Yes, this eliminates GC pauses.

The JS GC will only run if allocations occur, allocations in the sense of actual JS objects. If you do malloc which amounts to manually handling indexes in a single array, no JS objects are created and destroyed.

Also, JS GC's would not walk the memory arena. The memory arena is just an array of numbers, it does not contain native JS references which is what the JS GC traces.



I meant the synthetic memory arena, the JS array that malloc() and free() manage. That certainly could contain JS references and needs to be examined by the GC.

I don't think you can actually avoid GC by avoiding JS object allocations. Any form of string manipulation, any form of IO (event handling, DOM manipulation, XHR), any use of timers, etc, is going to allocate objects, right? Also, the JS runtime could generate garbage internally. For example, since JS has closures, it wouldn't be totally unreasonable for the runtime to manage the lifetime of activation records (JS stack frames) using the GC.

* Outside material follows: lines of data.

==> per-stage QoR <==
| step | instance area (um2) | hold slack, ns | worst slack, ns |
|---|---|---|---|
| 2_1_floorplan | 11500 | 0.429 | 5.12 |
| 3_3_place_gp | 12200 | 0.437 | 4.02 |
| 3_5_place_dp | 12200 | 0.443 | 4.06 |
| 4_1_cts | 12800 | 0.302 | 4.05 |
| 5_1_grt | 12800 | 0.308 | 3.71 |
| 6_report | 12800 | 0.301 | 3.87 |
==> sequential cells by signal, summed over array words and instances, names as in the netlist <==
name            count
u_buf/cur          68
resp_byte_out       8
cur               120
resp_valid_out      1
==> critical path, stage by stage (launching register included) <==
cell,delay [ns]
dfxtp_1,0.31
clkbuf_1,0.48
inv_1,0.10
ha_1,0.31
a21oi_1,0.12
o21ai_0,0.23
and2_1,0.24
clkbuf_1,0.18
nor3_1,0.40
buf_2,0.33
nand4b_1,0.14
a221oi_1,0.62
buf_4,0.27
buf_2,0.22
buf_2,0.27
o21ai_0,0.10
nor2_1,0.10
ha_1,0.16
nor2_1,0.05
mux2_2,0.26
File: config.mk
export PLATFORM = sky130hd
export DESIGN_NAME = timer_prescaled
export DESIGN_NICKNAME = d
export VERILOG_FILES = /design/src/rtl/tmr_pkg.sv /design/src/rtl/timer_prescaled.sv
export SDC_FILE = /design/constraint.sdc
export NUM_CORES = 1
export LEC_CHECK = 0
export ABC_AREA = 1
export BUFFER_PORTS_ARGS = -buffer_cell sky130_fd_sc_hd__buf_2
export CAP_MARGIN = 20
export CELL_PAD_IN_SITES_DETAIL_PLACEMENT = 1
export CELL_PAD_IN_SITES_GLOBAL_PLACEMENT = 1
export CORE_MARGIN = 2
export CORE_UTILIZATION = 37
export CTS_CLUSTER_SIZE = 8
export DETAILED_ROUTE_END_ITERATION = 10
export PLACE_DENSITY_LB_ADDON = 0.15
export SYNTH_ARGS = -nofsm -noshare
export SYNTH_HDL_FRONTEND = slang
export SYNTH_SLANG_ARGS = --single-unit
File: constraint.sdc
create_clock -name clk_sys -period 1.75 [get_ports clk_sys]
set_input_delay 0.0875 -clock clk_sys [delete_from_list [all_inputs] [get_ports clk_sys]]
set_output_delay 0.0875 -clock clk_sys [all_outputs]
set_load 0.02 [all_outputs]
File: src/rtl/tmr_pkg.sv
// Purpose: constants and carriers for the 8-bit timer with shared prescaler
// Assumes: apb with 32-bit data, one aligned word per register
// Notes:   register byte address is four times the register index
// Behaviour
// (RQ1) eight-bit timer count, read and write
// (RQ2) source select clear: count instruction cycles
// (RQ3) count write stalls counting two instruction cycles
// (RQ4) source select set: count pin edges, edge chosen
// (RQ5) wrap from ff to 00 sets flag
// (RQ6) flag interrupts only when enabled; software clears
// (RQ7) timer stops during sleep
// (RQ8) unassigned prescaler: pin passes straight through
// (RQ9) prescaler output sampled in phases two, four
// (RQ10) pin high and low two oscillator periods
// (RQ11) assign bit routes prescaler: timer or watchdog
// (RQ12) rate field sets ratio, doubling each step
// (RQ13) prescaler is hidden eight-bit counter
// (RQ14) count write clears prescaler when timer-assigned
// (RQ15) watchdog clear clears prescaler when watchdog-assigned
// (RQ16) software sequence when moving prescaler to watchdog
// (RQ17) clear watchdog first when moving back to timer
// (RQ18) timer advances per synchronised prescaler output pulse
package tmr_pkg;
    // ----------------------------------------
    // register map
    // ----------------------------------------
    localparam int          ADDR_W        = 12;
    localparam logic [7:0]  IDX_COUNT     = 8'h01;
    localparam logic [7:0]  IDX_OPTION    = 8'h81;
    localparam logic [7:0]  IDX_STATUS    = 8'h82;
    localparam logic [7:0]  IDX_MASK      = 8'h83;
    localparam logic [7:0]  IDX_CONTROL   = 8'h84;
    localparam logic [7:0]  OPTION_RST    = 8'hff;
    // ----------------------------------------
    // field positions
    // ----------------------------------------
    localparam int          OPT_SRC_SEL   = 5;
    localparam int          OPT_EDGE_SEL  = 4;
    localparam int          OPT_ASSIGN    = 3;
    localparam int          OPT_RATE_LSB  = 0;
    localparam int          STAT_OVF      = 0;
    localparam int          CTRL_SLEEP    = 0;
    localparam int          CTRL_WDT_CLR  = 1;
    // ----------------------------------------
    // timing
    // ----------------------------------------
    localparam int          CLK_PERIOD_NS = 10;
    localparam int          PHASES        = 4;
    localparam int          INHIBIT_INSTR = 2;
    localparam logic [1:0]  PH_Q2         = 2'd1;
    localparam logic [1:0]  PH_Q4         = 2'd3;

    typedef struct packed {
        logic              psel;
        logic              penable;
        logic              pwrite;
        logic [ADDR_W-1:0] paddr;
        logic [31:0]       pwdata;
    } apb_req_s;

    typedef struct packed {
        logic [31:0] prdata;
        logic        pready;
        logic        pslverr;
    } apb_rsp_s;
endpackage
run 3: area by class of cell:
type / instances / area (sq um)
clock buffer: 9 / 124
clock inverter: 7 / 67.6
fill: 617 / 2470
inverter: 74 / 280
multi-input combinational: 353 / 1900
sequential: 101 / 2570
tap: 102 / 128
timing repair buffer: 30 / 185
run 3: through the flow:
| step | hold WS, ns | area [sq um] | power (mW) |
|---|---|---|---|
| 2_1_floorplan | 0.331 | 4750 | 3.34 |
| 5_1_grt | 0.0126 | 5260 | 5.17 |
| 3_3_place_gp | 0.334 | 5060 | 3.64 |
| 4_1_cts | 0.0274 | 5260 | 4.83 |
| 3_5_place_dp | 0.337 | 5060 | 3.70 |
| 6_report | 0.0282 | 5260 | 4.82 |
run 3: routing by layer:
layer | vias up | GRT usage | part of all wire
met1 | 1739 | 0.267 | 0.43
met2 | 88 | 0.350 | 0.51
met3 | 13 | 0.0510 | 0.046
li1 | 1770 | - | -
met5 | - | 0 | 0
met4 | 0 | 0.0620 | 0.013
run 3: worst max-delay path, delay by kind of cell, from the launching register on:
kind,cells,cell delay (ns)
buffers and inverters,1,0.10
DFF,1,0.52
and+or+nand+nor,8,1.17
**src/rtl/flhc_params.svh**
```systemverilog
/*
  timing counts and encodings for the flash host controller.
  assumes a 40 MHz sys_clk; included by the controller, the flash model and the bench.
*/
`ifndef FLHC_PARAMS_SVH
`define FLHC_PARAMS_SVH
`define FLHC_CLK_MHZ 40
`define FLHC_T_SETUP_NS 50
`define FLHC_T_PULSE_NS 75
`define FLHC_T_ACCESS_NS 100
`define FLHC_SETUP_CYC ((`FLHC_T_SETUP_NS * `FLHC_CLK_MHZ + 999) / 1000)
`define FLHC_PULSE_CYC ((`FLHC_T_PULSE_NS * `FLHC_CLK_MHZ + 999) / 1000)
`define FLHC_ACCESS_CYC ((`FLHC_T_ACCESS_NS * `FLHC_CLK_MHZ + 999) / 1000)
`define FLHC_CMD_READ_ARRAY 8'hFF
`define FLHC_CMD_READ_ID 8'h90
`define FLHC_CMD_READ_STATUS 8'h70
`define FLHC_CMD_CLEAR_STATUS 8'h50
`define FLHC_CMD_ERASE_SETUP 8'h20
`define FLHC_CMD_ERASE_GO 8'hD0
`define FLHC_CMD_WRITE_SETUP 8'h40
`define FLHC_CMD_WRITE_SETUP_ALT 8'h10
`define FLHC_CMD_ERASE_SUSPEND 8'hB0
`define FLHC_ADDR_MAKER_CODE 21'h000000
`define FLHC_ADDR_PART_CODE 21'h000001
`define FLHC_SR_READY 7
`define FLHC_SR_SUSPENDED 6
`define FLHC_SR_ERASE_ERR 5
`define FLHC_SR_WRITE_ERR 4
`define FLHC_SR_SUPPLY_ERR 3
`define FLHC_REG_CTRL 4'h0
`define FLHC_REG_ADDR 4'h1
`define FLHC_REG_WDATA 4'h2
`define FLHC_REG_STATUS 4'h3
`define FLHC_REG_RDATA 4'h4
`define FLHC_REG_ERRACC 4'h5
`define FLHC_OP_NONE 4'h0
`define FLHC_OP_CMD 4'h1
`define FLHC_OP_READ 4'h2
`define FLHC_OP_PROGRAM 4'h3
`define FLHC_OP_ERASE 4'h4
`define FLHC_OP_CLEAR 4'h5
`define FLHC_OP_RESET 4'h6
`define FLHC_OP_RESUME 4'h7
`endif

```
**src/rtl/flhc_pkg.sv**
```systemverilog
/*
  types for the flash host controller.
  assumes flhc_params.svh for constants.
*/
package flhc_pkg;
  typedef enum logic [3:0] {
    FLHC_IDLE, FLHC_SETUP, FLHC_PULSE, FLHC_HOLD, FLHC_RD_SETUP, FLHC_RD_WAIT,
    FLHC_RD_END, FLHC_NEXT, FLHC_RESET
  } flhc_state_t;

  typedef struct packed {
    logic ce_n;
    logic oe_n;
    logic we_n;
    logic [20:0] addr;
    logic [7:0] dout;
    logic dout_en;
  } flhc_pins_t;

  typedef struct packed {
    flhc_state_t st;
    flhc_pins_t pins;
    logic [7:0] cnt;
    logic [3:0] op;
    logic [1:0] phase;
    logic busy;
    logic [20:0] addr;
    logic [7:0] wdata;
    logic [7:0] rdata;
    logic [7:0] stat;
    logic [2:0] err_acc;
    logic rst_n_out;
    logic [31:0] rd_q;
  } flhc_reg_t;
endpackage

```
**src/rtl/flhc_ctrl.sv**
```systemverilog
/*
  host controller for a byte-wide block-erasable flash, driving its pins
  and reached by software over a plain strobe port.
  assumes the flash obeys its bus timing; data and ready pins are asynchronous.
*/
// Chosen here: the plain strobed port.
// Contract
// reset pin low clears status, array mode
// status byte; device owns ready and suspend
// error bits held until clear command
// errors accumulate across several writes
// ready output high idle, low busy
// commands accepted while busy, subset honoured; the model ignores every command while rdy is low
// erase by block, byte random access
// array read: we high, oe ce low
// array read mode after reset
// status latched on enable fall, toggle refreshes
// reads return status during and after operations
// id at address zero and one
// command: oe high, ce we low, latch rising
// write clears bits; erase restores ones
// write cycle directly follows write setup
// read-status command selects status path
// read-id command selects id path
// device counts attempts, verifies, updates status; the model only ORs fail_wr and no_supply into its error bits
// status bit layout: 7 ready down to 3
// read-array returns to array mode
// erase setup then confirm with block address
// write setup accepts two codes
`timescale 1ns/1ps
`default_nettype none
`include "flhc_params.svh"
module flhc_ctrl
  import flhc_pkg::*;
(
  // clock and reset
  input wire logic sys_clk,
  input wire logic rst_b,
  // software port
  input wire logic [3:0] sw_addr,
  input wire logic [31:0] sw_wdata,
  input wire logic sw_wr,
  input wire logic sw_rd,
  output logic [31:0] sw_rdata,
  // flash pins
  output logic flash_ce_n,
  output logic flash_oe_n,
  output logic flash_we_n,
  output logic [20:0] byte_address,
  output logic [7:0] data_bus_out,
  output logic data_bus_oe,
  input wire logic [7:0] data_bus_in,
  output logic reset_powerdown_n,
  input wire logic ready_busy_out
);
  localparam logic [7:0] SETUP_CYC = 8'(`FLHC_SETUP_CYC);
  localparam logic [7:0] PULSE_CYC = 8'(`FLHC_PULSE_CYC);
  localparam logic [7:0] ACCESS_CYC = 8'(`FLHC_ACCESS_CYC);

  flhc_reg_t r_q, r_d;
  logic [7:0] dq_m, dq_s;
  logic rb_m, rb_s;

  // pin inputs pass two flops before use
  always_ff @(posedge sys_clk or negedge rst_b) begin
    if (!rst_b) begin
      dq_m <= 8'h00;
      dq_s <= 8'h00;
      rb_m <= 1'b1;
      rb_s <= 1'b1;
    end else begin
      dq_m <= data_bus_in;
      dq_s <= dq_m;
      rb_m <= ready_busy_out;
      rb_s <= rb_m;
    end
  end

  function automatic flhc_pins_t idle_pins(input logic [20:0] a);
    flhc_pins_t p;
    p.ce_n = 1'b1;
    p.oe_n = 1'b1;
    p.we_n = 1'b1;
    p.addr = a;
    p.dout = 8'h00;
    p.dout_en = 1'b0;
    return p;
  endfunction

  always_comb begin
    logic [7:0] code;
    code = 8'h00;
    r_d = r_q;
    r_d.rd_q = 32'h0000_0000;
    // software reads; data valid next cycle only
    if (sw_rd) begin
      case (sw_addr)
        `FLHC_REG_CTRL: r_d.rd_q = {28'h0000000, r_q.op};
        `FLHC_REG_ADDR: r_d.rd_q = {11'h000, r_q.addr};
        `FLHC_REG_WDATA: r_d.rd_q = {24'h000000, r_q.wdata};
        `FLHC_REG_STATUS: r_d.rd_q = {22'h000000, !rb_s, r_q.busy, r_q.stat};
        `FLHC_REG_RDATA: r_d.rd_q = {24'h000000, r_q.rdata};
        `FLHC_REG_ERRACC: r_d.rd_q = {29'h00000000, r_q.err_acc};
        default: r_d.rd_q = 32'h0000_0000;
      endcase
    end
    if (sw_wr) begin
      case (sw_addr)
        `FLHC_REG_ADDR: r_d.addr = sw_wdata[20:0];
        `FLHC_REG_WDATA: r_d.wdata = sw_wdata[7:0];
        // write-one clears the host-side error tally
        `FLHC_REG_ERRACC: r_d.err_acc = r_q.err_acc & ~sw_wdata[2:0];
        `FLHC_REG_CTRL: begin
          // orders while busy are dropped; software polls busy first
          if (!r_q.busy) begin
            r_d.op = sw_wdata[3:0];
            r_d.busy = (sw_wdata[3:0] != `FLHC_OP_NONE);
            r_d.phase = 2'd0;
          end
        end
        default: ;
      endcase
    end
    // command sequence per operation
    case (r_q.op)
      `FLHC_OP_CMD: code = r_q.wdata;
      `FLHC_OP_CLEAR: code = `FLHC_CMD_CLEAR_STATUS;
      `FLHC_OP_RESUME: code = `FLHC_CMD_ERASE_GO;
      `FLHC_OP_PROGRAM: code = (r_q.phase == 2'd0) ? `FLHC_CMD_WRITE_SETUP : r_q.wdata;
      `FLHC_OP_ERASE: code = (r_q.phase == 2'd0) ? `FLHC_CMD_ERASE_SETUP : `FLHC_CMD_ERASE_GO;
      `FLHC_OP_READ: code = 8'h00;
      default: code = 8'h00;
    endcase
    case (r_q.st)
      FLHC_IDLE: begin
        r_d.pins = idle_pins(r_q.addr);
        if (r_q.busy) begin
          r_d.cnt = 8'h00;
          if (r_q.op == `FLHC_OP_RESET) begin
            r_d.rst_n_out = 1'b0;
            r_d.st = FLHC_RESET;
          end else if (r_q.op == `FLHC_OP_READ) begin
            r_d.st = FLHC_RD_SETUP;
          end else if (r_q.op == `FLHC_OP_CMD || r_q.op == `FLHC_OP_CLEAR ||
                       r_q.op == `FLHC_OP_RESUME || r_q.op == `FLHC_OP_PROGRAM ||
                       r_q.op == `FLHC_OP_ERASE) begin
            r_d.st = FLHC_SETUP;
          end else begin
            r_d.busy = 1'b0;
          end
        end
      end
      FLHC_SETUP: begin
        // oe high, ce and we low, data driven
        r_d.pins.oe_n = 1'b1;
        r_d.pins.ce_n = 1'b0;
        r_d.pins.we_n = 1'b0;
        r_d.pins.dout = code;
        r_d.pins.dout_en = 1'b1;
        r_d.pins.addr = r_q.addr;
        r_d.cnt = 8'h00;
        r_d.st = FLHC_PULSE;
      end
      FLHC_PULSE: begin
        r_d.cnt = r_q.cnt + 8'h01;
        if (r_q.cnt + 8'h01 >= PULSE_CYC) begin
          // rising we latches command or data
          r_d.pins.we_n = 1'b1;
          r_d.cnt = 8'h00;
          r_d.st = FLHC_HOLD;
        end
      end
      FLHC_HOLD: begin
        r_d.pins = idle_pins(r_q.addr);
        r_d.st = FLHC_NEXT;
      end
      FLHC_NEXT: begin
        r_d.cnt = r_q.cnt + 8'h01;
        if (r_q.cnt + 8'h01 >= SETUP_CYC) begin
          r_d.cnt = 8'h00;
          if ((r_q.op == `FLHC_OP_PROGRAM || r_q.op == `FLHC_OP_ERASE) && r_q.phase == 2'd0) begin
            // second cycle follows the setup with nothing between
            r_d.phase = 2'd1;
            r_d.st = FLHC_SETUP;
          end else if (r_q.op == `FLHC_OP_PROGRAM || r_q.op == `FLHC_OP_ERASE) begin
            // wait for ready, then read status: the device now serves status
            if (rb_s) begin
              r_d.phase = 2'd2;
              r_d.st = FLHC_RD_SETUP;
            end
          end else begin
            r_d.busy = 1'b0;
            r_d.op = `FLHC_OP_NONE;
            r_d.st = FLHC_IDLE;
          end
        end
      end
      FLHC_RD_SETUP: begin
        // array, status and id reads all use we high, oe ce low
        r_d.pins.we_n = 1'b1;
        r_d.pins.ce_n = 1'b0;
        r_d.pins.oe_n = 1'b0;
        r_d.pins.dout_en = 1'b0;
        r_d.pins.addr = r_q.addr;
        r_d.cnt = 8'h00;
        r_d.st = FLHC_RD_WAIT;
      end
      FLHC_RD_WAIT: begin
        r_d.cnt = r_q.cnt + 8'h01;
        // two extra cycles for the input synchroniser
        if (r_q.cnt >= ACCESS_CYC + 8'h02) begin
          r_d.rdata = dq_s;
          r_d.st = FLHC_RD_END;
        end
      end
      FLHC_RD_END: begin
        // oe and ce raised so the next status read re-latches
        r_d.pins = idle_pins(r_q.addr);
        if (r_q.phase == 2'd2) begin
          r_d.stat = r_q.rdata;
          r_d.err_acc = r_d.err_acc | r_q.rdata[`FLHC_SR_ERASE_ERR:`FLHC_SR_SUPPLY_ERR];
        end
        r_d.busy = 1'b0;
        r_d.op = `FLHC_OP_NONE;
        r_d.st = FLHC_IDLE;
      end
      FLHC_RESET: begin
        r_d.cnt = r_q.cnt + 8'h01;
        if (r_q.cnt + 8'h01 >= PULSE_CYC) begin
          // device returns to array read with status clear
          r_d.rst_n_out = 1'b1;
          r_d.stat = 8'h80;
          r_d.busy = 1'b0;
          r_d.op = `FLHC_OP_NONE;
          r_d.st = FLHC_IDLE;
        end
      end
      default: r_d.st = FLHC_IDLE;
    endcase
  end

  always_ff @(posedge sys_clk or negedge rst_b) begin
    if (!rst_b) begin
      r_q <= '{st: FLHC_IDLE, pins: '{ce_n: 1'b1, oe_n: 1'b1, we_n: 1'b1,
               addr: 21'h000000, dout: 8'h00, dout_en: 1'b0},
               cnt: 8'h00, op: 4'h0, phase: 2'd0, busy: 1'b0, addr: 21'h000000,
               wdata: 8'h00, rdata: 8'h00, stat: 8'h80, err_acc: 3'h0,
               rst_n_out: 1'b0, rd_q: 32'h0000_0000};
    end else begin
      r_q <= r_d;
    end
  end

  assign sw_rdata = r_q.rd_q;
  assign flash_ce_n = r_q.pins.ce_n;
  assign flash_oe_n = r_q.pins.oe_n;
  assign flash_we_n = r_q.pins.we_n;
  assign byte_address = r_q.pins.addr;
  assign data_bus_out = r_q.pins.dout;
  assign data_bus_oe = r_q.pins.dout_en;
  assign reset_powerdown_n = r_q.rst_n_out;

  a_cmd_oe_high: assert property (@(posedge sys_clk) disable iff (!rst_b)
    !flash_we_n |-> flash_oe_n && !flash_ce_n && data_bus_oe)
    else $error("command cycle without oe high");
  a_read_we_high: assert property (@(posedge sys_clk) disable iff (!rst_b)
    !flash_oe_n |-> flash_we_n && !data_bus_oe)
    else $error("read with we low or bus driven");
  a_write_follows: assert property (@(posedge sys_clk) disable iff (!rst_b)
    (r_q.st == FLHC_NEXT && r_q.phase == 2'd0 && r_q.op == `FLHC_OP_PROGRAM)
    |-> ##[1:8] (r_q.st == FLHC_SETUP && r_q.phase == 2'd1))
    else $error("write cycle not right after setup");
  a_setup_code: assert property (@(posedge sys_clk) disable iff (!rst_b)
    ($fell(flash_we_n) && r_q.op == `FLHC_OP_PROGRAM && r_q.phase == 2'd0)
    |-> data_bus_out == `FLHC_CMD_WRITE_SETUP)
    else $error("wrong write setup code");
  a_erase_go: assert property (@(posedge sys_clk) disable iff (!rst_b)
    ($fell(flash_we_n) && r_q.op == `FLHC_OP_ERASE && r_q.phase == 2'd1)
    |-> data_bus_out == `FLHC_CMD_ERASE_GO)
    else $error("erase_go_cmd code wrong");
  a_err_sticky: assert property (@(posedge sys_clk) disable iff (!rst_b)
    (r_q.err_acc != 3'h0 && !(sw_wr && sw_addr == `FLHC_REG_ERRACC))
    |=> (r_q.err_acc & $past(r_q.err_acc)) == $past(r_q.err_acc))
    else $error("error tally lost a bit");
  a_reset_pulse: assert property (@(posedge sys_clk) disable iff (!rst_b)
    $fell(reset_powerdown_n) |-> !reset_powerdown_n [*2])
    else $error("reset pulse too short");
  a_addr_hold: assert property (@(posedge sys_clk) disable iff (!rst_b)
    (!flash_we_n && !$past(flash_we_n)) |-> $stable(byte_address))
    else $error("address moved during write pulse");
  c_program: cover property (@(posedge sys_clk) disable iff (!rst_b)
    r_q.op == `FLHC_OP_PROGRAM && r_q.st == FLHC_RD_END);
  c_erase: cover property (@(posedge sys_clk) disable iff (!rst_b)
    r_q.op == `FLHC_OP_ERASE && r_q.st == FLHC_RD_END);
  c_read: cover property (@(posedge sys_clk) disable iff (!rst_b)
    r_q.op == `FLHC_OP_READ && r_q.st == FLHC_RD_END);
endmodule
`default_nettype wire

```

The memory arena is a typed array, which cannot contain object references and so does not need to be scanned by the GC.

If you keep JavaScript object allocations to a minimum, then GC pauses will be short and infrequent. This could actually be useful to write a game render loop or any other code that can't tolerate pauses.


Managing JS stack frames using the GC would be very bad for performance. You almost never need to do that unless your language has something like Scheme's call/cc. You may need to promote closed-over variables to the heap, but you don't need to migrate the entire stack frame there.


As modeless said, the memory arena is a typed array. It contains numbers, not JS references. The GC does not look at the contents of typed arrays at all.

String creation does create JS objects, yes, as does creating closures. It is hard to avoid garbage entirely, that's true.